Going from the line that contains "after CTS: 0.00105 / 0.000862 / 0.000832" to the last line of the material below, repeat every line exactly.
━━━━━━
File: src/rtl/core/dep_pkg.sv
// Package with the types and encoding constants of the encoded pointer decoder.
`timescale 1ns / 1ps

package dep_pkg;

    typedef enum logic [2:0] {
        PH_IDLE    = 3'd0,
        PH_PAD     = 3'd1,
        PH_ALIGNED = 3'd2,
        PH_FIXED   = 3'd3,
        PH_LEB     = 3'd4
    } phase_t;

    typedef enum logic [1:0] {
        ST_OK         = 2'd0,
        ST_BAD_FORMAT = 2'd1,
        ST_BAD_APPL   = 2'd2,
        ST_IDLE_BYTE  = 2'd3
    } status_t;

    typedef struct packed {
        logic [63:0] value;
        logic        needs_indirect;
        status_t     status;
    } result_t;

    localparam logic REQ_BEGIN = 1'b0;

    localparam logic [7:0] ENC_OMIT    = 8'hff;
    localparam logic [7:0] ENC_ALIGNED = 8'h50;

    localparam logic [3:0] FMT_ABSPTR = 4'h0;
    localparam logic [3:0] FMT_ULEB   = 4'h1;
    localparam logic [3:0] FMT_UDATA2 = 4'h2;
    localparam logic [3:0] FMT_UDATA4 = 4'h3;
    localparam logic [3:0] FMT_UDATA8 = 4'h4;
    localparam logic [3:0] FMT_SLEB   = 4'h9;
    localparam logic [3:0] FMT_SDATA2 = 4'ha;
    localparam logic [3:0] FMT_SDATA4 = 4'hb;
    localparam logic [3:0] FMT_SDATA8 = 4'hc;

    localparam logic [2:0] APPL_ABS  = 3'h0;
    localparam logic [2:0] APPL_PC   = 3'h1;
    localparam logic [2:0] APPL_FUNC = 3'h4;

endpackage

File: src/rtl/core/dwarf_encoded_pointer_decoder.sv
// Top level of the DWARF exception-header encoded pointer decoder.
//
//  Channel | Prefix | Direction | Carries
//  --------+--------+-----------+----------------------------------------------
//  input   | s_     | in        | begin request or one data byte of the value
//  result  | m_     | out       | decoded pointer, indirect flag and status
//
// The state update and the result are formed in one pass of logic from the state
// registers into the result register or, while a result is held there, the skid register.
// A new request is accepted in every cycle while the skid register is empty.
// The result register and a one-entry skid register decouple the two channels.
// Reset is synchronous and active low; it leaves the decoder idle and empty.
`timescale 1ns / 1ps

module dwarf_encoded_pointer_decoder
    import dep_pkg::*;
#(
    parameter int POINTER_BYTES = 8
) (
    input  logic        aclk,
    input  logic        aresetn,
    input  logic        s_valid,
    output logic        s_ready,
    input  logic        s_req_type,
    input  logic [7:0]  s_encoding,
    input  logic [63:0] s_value_address,
    input  logic [63:0] s_func_base,
    input  logic [7:0]  s_data_byte,
    output logic        m_valid,
    input  logic        m_ready,
    output logic [63:0] m_value,
    output logic        m_needs_indirect,
    output logic [1:0]  m_status
);

    localparam logic [63:0] WordMask   = {64{1'b1}} >> (64 - 8 * POINTER_BYTES);
    localparam logic [3:0]  PtrLen     = 4'(POINTER_BYTES);
    localparam int          RecipShift = 17;
    localparam int          RecipMul   = ((1 << RecipShift) + POINTER_BYTES - 1) / POINTER_BYTES;

    function automatic int unsigned byte_weight(int unsigned idx);
        int unsigned w;
        w = 1;
        for (int unsigned j = 0; j < idx; j++) begin
            w = (w * 256) % POINTER_BYTES;
        end
        return w;
    endfunction

    function automatic result_t finish_value(logic [63:0] raw, logic [7:0] enc,
                                             logic leb_neg, logic [6:0] shift,
                                             logic [63:0] start, logic [63:0] base);
        logic [63:0] v;
        result_t     r;
        v = raw;
        if (enc[3:0] == FMT_SDATA2) begin
            v = {{48{raw[15]}}, raw[15:0]};
        end else if (enc[3:0] == FMT_SDATA4) begin
            v = {{32{raw[31]}}, raw[31:0]};
        end else if (enc[3:0] == FMT_SLEB && leb_neg && !shift[6]) begin
            v = raw | ({64{1'b1}} << shift[5:0]);
        end
        v = v & WordMask;
        r.value          = '0;
        r.needs_indirect = 1'b0;
        r.status         = ST_OK;
        if (v != '0) begin
            priority if (enc[6:4] == APPL_ABS) begin
                r.value          = v;
                r.needs_indirect = enc[7];
            end else if (enc[6:4] == APPL_PC) begin
                r.value          = (v + start) & WordMask;
                r.needs_indirect = enc[7];
            end else if (enc[6:4] == APPL_FUNC) begin
                r.value          = (v + base) & WordMask;
                r.needs_indirect = enc[7];
            end else begin
                r.status = ST_BAD_APPL;
            end
        end
        return r;
    endfunction

    phase_t      phase_reg, phase_next;
    logic [7:0]  held_enc_reg, held_enc_next;
    logic [63:0] start_reg, start_next;
    logic [63:0] func_reg, func_next;
    logic [63:0] acc_reg, acc_next;
    logic [3:0]  bytes_left_reg, bytes_left_next;
    logic [6:0]  bit_shift_reg, bit_shift_next;
    logic [2:0]  pad_left_reg, pad_left_next;

    logic        out_valid_reg, out_valid_next;
    result_t     out_reg, out_next;
    logic        skid_valid_reg, skid_valid_next;
    result_t     skid_reg, skid_next;

    logic        accept;
    logic        emit;
    result_t     res;
    logic [63:0] acc_fixed;
    logic [63:0] acc_leb;
    logic [6:0]  fixed_shift;
    logic [6:0]  leb_shift;

    logic [10:0] byte_term [8];
    logic [13:0] res_sum;
    logic [31:0] res_prod;
    logic [11:0] res_quot;
    logic [13:0] res_back;
    logic [2:0]  res_rem;
    logic [2:0]  pad_init;

    assign s_ready = !skid_valid_reg;
    assign accept  = s_valid && s_ready;

    // Address residue modulo the pointer size, from weighted address bytes.
    for (genvar g = 0; g < 8; g++) begin : g_byte
        localparam logic [2:0] Weight = 3'(byte_weight(g));
        assign byte_term[g] = 11'(s_value_address[8 * g +: 8]) * 11'(Weight);
    end

    always_comb begin
        res_sum = '0;
        for (int i = 0; i < 8; i++) begin
            res_sum = res_sum + 14'(byte_term[i]);
        end
        res_prod = 32'(res_sum) * 32'(RecipMul);
        res_quot = 12'(res_prod >> RecipShift);
        res_back = 14'(res_quot) * 14'(POINTER_BYTES);
        res_rem  = 3'(res_sum - res_back);
        pad_init = (res_rem == 3'd0) ? 3'd0 : 3'(PtrLen - {1'b0, res_rem});
    end

    always_comb begin
        acc_fixed   = acc_reg | (bit_shift_reg[6] ? 64'd0 :
                                 ({56'd0, s_data_byte} << bit_shift_reg[5:0]));
        acc_leb     = acc_reg | (bit_shift_reg[6] ? 64'd0 :
                                 ({57'd0, s_data_byte[6:0]} << bit_shift_reg[5:0]));
        fixed_shift = bit_shift_reg + 7'd8;
        leb_shift   = bit_shift_reg[6] ? bit_shift_reg : bit_shift_reg + 7'd7;
    end

    always_comb begin
        phase_next = phase_reg;
        if (accept) begin
            if (s_req_type == REQ_BEGIN) begin
                priority if (s_encoding == ENC_OMIT) begin
                    phase_next = PH_IDLE;
                end else if (s_encoding == ENC_ALIGNED) begin
                    phase_next = (pad_init != 3'd0) ? PH_PAD : PH_ALIGNED;
                end else begin
                    unique case (s_encoding[3:0])
                        FMT_ABSPTR, FMT_UDATA2, FMT_UDATA4, FMT_UDATA8,
                        FMT_SDATA2, FMT_SDATA4, FMT_SDATA8: phase_next = PH_FIXED;
                        FMT_ULEB, FMT_SLEB: phase_next = PH_LEB;
                        default: phase_next = PH_IDLE;
                    endcase
                end
            end else begin
                unique case (phase_reg)
                    PH_PAD: begin
                        if (pad_left_reg == 3'd1) begin
                            phase_next = PH_ALIGNED;
                        end
                    end
                    PH_ALIGNED, PH_FIXED: begin
                        if (bytes_left_reg == 4'd1) begin
                            phase_next = PH_IDLE;
                        end
                    end
                    PH_LEB: begin
                        if (!s_data_byte[7]) begin
                            phase_next = PH_IDLE;
                        end
                    end
                    default: phase_next = PH_IDLE;
                endcase
            end
        end
    end

    always_comb begin
        held_enc_next   = held_enc_reg;
        start_next      = start_reg;
        func_next       = func_reg;
        acc_next        = acc_reg;
        bytes_left_next = bytes_left_reg;
        bit_shift_next  = bit_shift_reg;
        pad_left_next   = pad_left_reg;
        emit            = 1'b0;
        res.value          = '0;
        res.needs_indirect = 1'b0;
        res.status         = ST_OK;
        if (accept) begin
            if (s_req_type == REQ_BEGIN) begin
                held_enc_next   = s_encoding;
                start_next      = s_value_address;
                func_next       = s_func_base;
                acc_next        = '0;
                bytes_left_next = '0;
                bit_shift_next  = '0;
                pad_left_next   = '0;
                priority if (s_encoding == ENC_OMIT) begin
                    emit = 1'b1;
                end else if (s_encoding == ENC_ALIGNED) begin
                    pad_left_next   = pad_init;
                    bytes_left_next = PtrLen;
                end else begin
                    unique case (s_encoding[3:0])
                        FMT_ABSPTR: bytes_left_next = PtrLen;
                        FMT_UDATA2, FMT_SDATA2: bytes_left_next = 4'd2;
                        FMT_UDATA4, FMT_SDATA4: bytes_left_next = 4'd4;
                        FMT_UDATA8, FMT_SDATA8: bytes_left_next = 4'd8;
                        FMT_ULEB, FMT_SLEB: bytes_left_next = '0;
                        default: begin
                            emit       = 1'b1;
                            res.status = ST_BAD_FORMAT;
                        end
                    endcase
                end
            end else begin
                unique case (phase_reg)
                    PH_PAD: pad_left_next = pad_left_reg - 3'd1;
                    PH_ALIGNED, PH_FIXED: begin
                        acc_next        = acc_fixed;
                        bit_shift_next  = fixed_shift;
                        bytes_left_next = bytes_left_reg - 4'd1;
                        if (bytes_left_reg == 4'd1) begin
                            emit = 1'b1;
                            if (phase_reg == PH_ALIGNED) begin
                                res.value = acc_fixed & WordMask;
                            end else begin
                                res = finish_value(acc_fixed, held_enc_reg, 1'b0,
                                                   fixed_shift, start_reg, func_reg);
                            end
                        end
                    end
                    PH_LEB: begin
                        acc_next       = acc_leb;
                        bit_shift_next = leb_shift;
                        if (!s_data_byte[7]) begin
                            emit = 1'b1;
                            res  = finish_value(acc_leb, held_enc_reg, s_data_byte[6],
                                                leb_shift, start_reg, func_reg);
                        end
                    end
                    default: begin
                        emit       = 1'b1;
                        res.status = ST_IDLE_BYTE;
                    end
                endcase
            end
        end
    end

    always_comb begin
        out_valid_next  = out_valid_reg;
        out_next        = out_reg;
        skid_valid_next = skid_valid_reg;
        skid_next       = skid_reg;
        if (!out_valid_reg) begin
            out_valid_next = emit;
            out_next       = res;
        end else if (m_ready) begin
            if (skid_valid_reg) begin
                out_next        = skid_reg;
                skid_valid_next = 1'b0;
            end else begin
                out_valid_next = emit;
                out_next       = res;
            end
        end else if (emit) begin
            skid_valid_next = 1'b1;
            skid_next       = res;
        end
    end

    always_ff @(posedge aclk) begin
        if (!aresetn) begin
            phase_reg      <= PH_IDLE;
            bytes_left_reg <= '0;
            bit_shift_reg  <= '0;
            pad_left_reg   <= '0;
            out_valid_reg  <= 1'b0;
            skid_valid_reg <= 1'b0;
        end else begin
            phase_reg      <= phase_next;
            bytes_left_reg <= bytes_left_next;
            bit_shift_reg  <= bit_shift_next;
            pad_left_reg   <= pad_left_next;
            out_valid_reg  <= out_valid_next;
            skid_valid_reg <= skid_valid_next;
        end
    end

    always_ff @(posedge aclk) begin
        held_enc_reg <= held_enc_next;
        start_reg    <= start_next;
        func_reg     <= func_next;
        acc_reg      <= acc_next;
        out_reg      <= out_next;
        skid_reg     <= skid_next;
    end

    assign m_valid          = out_valid_reg;
    assign m_value          = out_reg.value;
    assign m_needs_indirect = out_reg.needs_indirect;
    assign m_status         = out_reg.status;

    // The skid register only fills behind a waiting result.
    a_skid_behind_out: assert property (@(posedge aclk) disable iff (!aresetn)
        skid_valid_reg |-> out_valid_reg)
        else $error("skid register holds a result while the result register is empty");

    a_pad_nonzero: assert property (@(posedge aclk) disable iff (!aresetn)
        (phase_reg == PH_PAD) |-> (pad_left_reg != 3'd0))
        else $error("padding phase entered with no padding bytes left");

    a_bytes_nonzero: assert property (@(posedge aclk) disable iff (!aresetn)
        (phase_reg == PH_FIXED || phase_reg == PH_ALIGNED) |-> (bytes_left_reg != 4'd0))
        else $error("fixed-size read active with no bytes left");

    a_error_clean: assert property (@(posedge aclk) disable iff (!aresetn)
        (m_valid && m_status != ST_OK) |-> (m_value == '0 && !m_needs_indirect))
        else $error("error result carries a value or indirect flag");

    a_omit_result: assert property (@(posedge aclk) disable iff (!aresetn)
        (accept && s_req_type == REQ_BEGIN && s_encoding == ENC_OMIT) |=> m_valid)
        else $error("omitted pointer request gave no result");

endmodule
File: config.mk
export PLATFORM = sky130hd
export DESIGN_NAME = dwarf_encoded_pointer_decoder
export DESIGN_NICKNAME = d
export VERILOG_FILES = /design/src/rtl/core/dep_pkg.sv /design/src/rtl/core/dwarf_encoded_pointer_decoder.sv
export SDC_FILE = /design/constraint.sdc
export NUM_CORES = 2
export LEC_CHECK = 0
export ABC_CLOCK_PERIOD_IN_PS = 20500
export BUFFER_PORTS_ARGS = -buffer_cell sky130_fd_sc_hd__buf_2
export CAP_MARGIN = 20
export CORE_MARGIN = 4
export CORE_UTILIZATION = 30
export DETAILED_ROUTE_END_ITERATION = 6
export GPL_TIMING_DRIVEN = 0
export PLACE_DENSITY = 0.51
export SYNTH_ARGS = -nofsm -noshare
export SYNTH_HDL_FRONTEND = slang
export SYNTH_SLANG_ARGS = --single-unit
File: constraint.sdc
create_clock -name aclk -period 20.5 [get_ports aclk]
set_input_delay 1.025 -clock aclk [delete_from_list [all_inputs] [get_ports aclk]]
set_output_delay 1.025 -clock aclk [all_outputs]
set_load 0.02 [all_outputs]
==> flow_summary.toml <==
[sta]
slew_headroom = 0.07456
timing.final.ws_setup_ps = 10670
finalMaxSlewViolations = 0
finalCriticalPeriod_ps = 9830
rsz0062_at_grt = "false"
finalSetupViolations = 0
timing.hold.ws_ps = 511.0
post-route-period-util = 0.4795
fin_worst_skew_ps = 51.86
max_freq_mhz = 101.7
worst_pin_slew_ps = 1388
fin_tns_setup_ps = 0
hold_viol_final = 0

[route]
drc = 0
ant_nets = 0
wl_per_cell_um = 36.09
vias = 41130
drtIter0Drc = 6065
vias_per_cell = 6.448
firstDrtPassIters = 7
drt_wl_total_um = 230200

[final_layout]
regArea_um2 = 10410
nFillCells = 12690
final_nets = 5162
fin_util = 0.3510
final_cells = 6379
largest_reg_flops = 67
multiInputGateArea_um2 = 24240
layout-drive-gt1-share = 0.1044
syn_to_final_growth_pct = 15.68

[power_and_ir_drop]
p_seq_frac = 0.311
leakage_nw = 16.65
pwr-share-clk = 0.294
comb_power_share = 0.395
p_sw_frac = 0.4142
p_switching_w = 0.001149
ir_drop_uv = 50.46
power.internal_w = 0.001625
p_per_area_nw_per_um2 = 66.65

[yosys]
syn_inst = 4391
post_synth.cell_area_avg_um2 = 8.192
synth_common_cells = "521 x a21oi_1, 402 x nor2_1, 385 x nand2_1"
synth_area_um2 = 35970
postSynthRegisterBits = 353
ys_seq_area_frac = 0.2894
synthesis.nets = 4820
yosysMostFrequentCell = "a21oi_1"
synthFlopType = "edfxtp_1"
synth_edf_count = 334
synth_top_area_frac = 0.2788
ys_top_cells_by_area = "edfxtp_1 28%, ha_1 9.6%, a21oi_1 7.2%"
yosysUniqueCellTypes = 97
synthArstFlopShare = 0
yosysWarnings = 0
yosysTopAreaCell = "edfxtp_1"

[worst_setup_path]
arrival_ps = 10190
cp-start-kind = "flop"
criticalPathCategory = "reg -> reg"
cp-end-kind = "flop"
cp.required_ps = 20860
crit_path_max_fanout = 10

[clocking]
clockRootBuffer = "clkbuf_16"
htree_levels = 2
insertion_delay_ps = 690
ctsHoldBuffers = 0
clockBufferDepth = 3
cts_buffers = 45
path_clk_slew_ps = 60
cts_tree = "built"
cts-resized-gates = 0
clock-sinks = 353
postCtsSetupBuffers = 0

[floorplan]
start_util = 0.3034
die_h_um = 354.3
die_x_um = 354.3
core_area_um2 = 118600
die-area_um2 = 125500
num_rows = 126
num_io_pins = 218

[global_routing]
grt_max_degree = 51
grt.total_usage = 0.3506
grt_pass1_vias = 38260
grt_first_pass_wirelength_um = 312300
gr-total-overflow = 0
antenna_found_initial = 19

[placed_design]
dp_hpwl_um = 187800
pre_cts_slack_ps = 11140
placedCellCount = 6277
portBuffers = 216
place.gp.congestion = 1.082

[flow_run]
maxCapViolations = 0

[outcome]
status = "complete, no violations"

[min_path]
hold_path.class = "reg -> reg"
## per-layer routing
layer | track usage | vias up | part of all wire
met3 | 0.08863 | 609 | 0.11
met2 | 0.5060 | 2739 | 0.41
met1 | 0.4760 | 20240 | 0.42
li1 | - | 17530 | -
met4 | 0.1941 | 10 | 0.068
met5 | 0 | - | 0.00027
## cell type report
type | instances | share of cell area
diodes | 11 | 0.0006615
plain buffers | 256 | 0.02514
clock buffers | 54 | 0.02787
clock inverters | 28 | 0.006946
inverters | 98 | 0.008900
multi-input cells | 3684 | 0.5825
flip-flops and latches | 353 | 0.2502
well taps | 1600 | 0.04811
repair buffers | 295 | 0.04967
## critical path: stages, from the launching register on
cell       delay, ps
dfxtp_1          310
buf_6            140
buf_6            150
buf_6            150
buf_2            220
inv_1            300
ha_1             200
nor2b_1          400
o211a_1          220
clkbuf_1         570
nand3_1          440
nor2_1           450
nand2_1          200
nand2_1          280
ha_1             330
a2111oi_0        370
o21ai_0          240
a21oi_1          600
o21ai_0          520
o2111ai_1        880
a21oi_1          340
o21ai_0          840
o21ai_0          320
xor2_1           310
nor2_1            70
o32ai_1          630
## final timing paths
kind / from / to / slack [ps] / cells after the start
worst max-delay path: bit_shift_reg[1]$_SDFFE_PN0P_ / skid_reg[65]$_DFFE_PP_ / 10670 / 25
worst min-delay path: bytes_left_reg[2]$_SDFFE_PN0P_ / bytes_left_reg[2]$_SDFFE_PN0P_ / 510 / 2
worst min register to register: bytes_left_reg[2]$_SDFFE_PN0P_ / bytes_left_reg[2]$_SDFFE_PN0P_ / 510 / 2
worst max register to register: bit_shift_reg[1]$_SDFFE_PN0P_ / skid_reg[65]$_DFFE_PP_ / 10670 / 25
## through the flow
step	power, W	cell area [um2]
detailed placement	0.001916	40040
global route	0.002875	41580
finish	0.002773	41610
global placement	0.001913	39050
CTS	0.002740	41490
floorplan	0.001511	35970
## layout by cell type, fill, tap and decap left out, drive strengths merged, types with 35 or more instances in the layout
cell type	Yosys	routed
a21oi	522	522
nor2	402	402
nand2	386	386
edfxtp	334	334
buf	35	324
o21ai	314	314
clkbuf	221	279
ha	276	276
a21o	217	217
xnor2	138	138
inv	97	101
nor3	98	98
xor2	93	93
nand4	87	87
nand3	75	75
a31oi	66	66
a211oi	64	64
o22ai	58	58
o21bai	57	57
o211ai	51	51
nand2b	49	49
and2	45	45
and3	42	42
nor2b	40	40
a221oi	37	37
o21a	35	35
## logic make-up after synthesis
family / count (synthesis) / share of synthesized area
AO/OA/AOI/OAI: 1745 / 0.3156
AND/OR/NAND/NOR: 1372 / 0.1830
buffers and inverters: 354 / 0.03896
flip-flops: 353 / 0.2894
adder cells (fa/ha/maj): 280 / 0.09823
XOR/XNOR: 231 / 0.05625
multiplexers: 56 / 0.01861
## power groups by stage
stage / combinational (W) / sequential (W) / clock, W
after detailed placement: 0.00104 / 0.000877 / 0
after CTS: 0.00105 / 0.000862 / 0.000832
after global routing: 0.00115 / 0.000865 / 0.000862
after floorplan: 0.000637 / 0.000874 / 0
after global placement: 0.00103 / 0.000885 / 0
final: 0.00110 / 0.000863 / 0.000815
No activity file was read; power rests on OpenSTA's default activity.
━━━━━━
# The answer
after CTS: 0.00105 / 0.000862 / 0.000832
after global routing: 0.00115 / 0.000865 / 0.000862
after floorplan: 0.000637 / 0.000874 / 0
after global placement: 0.00103 / 0.000885 / 0
final: 0.00110 / 0.000863 / 0.000815
No activity file was read; power rests on OpenSTA's default activity.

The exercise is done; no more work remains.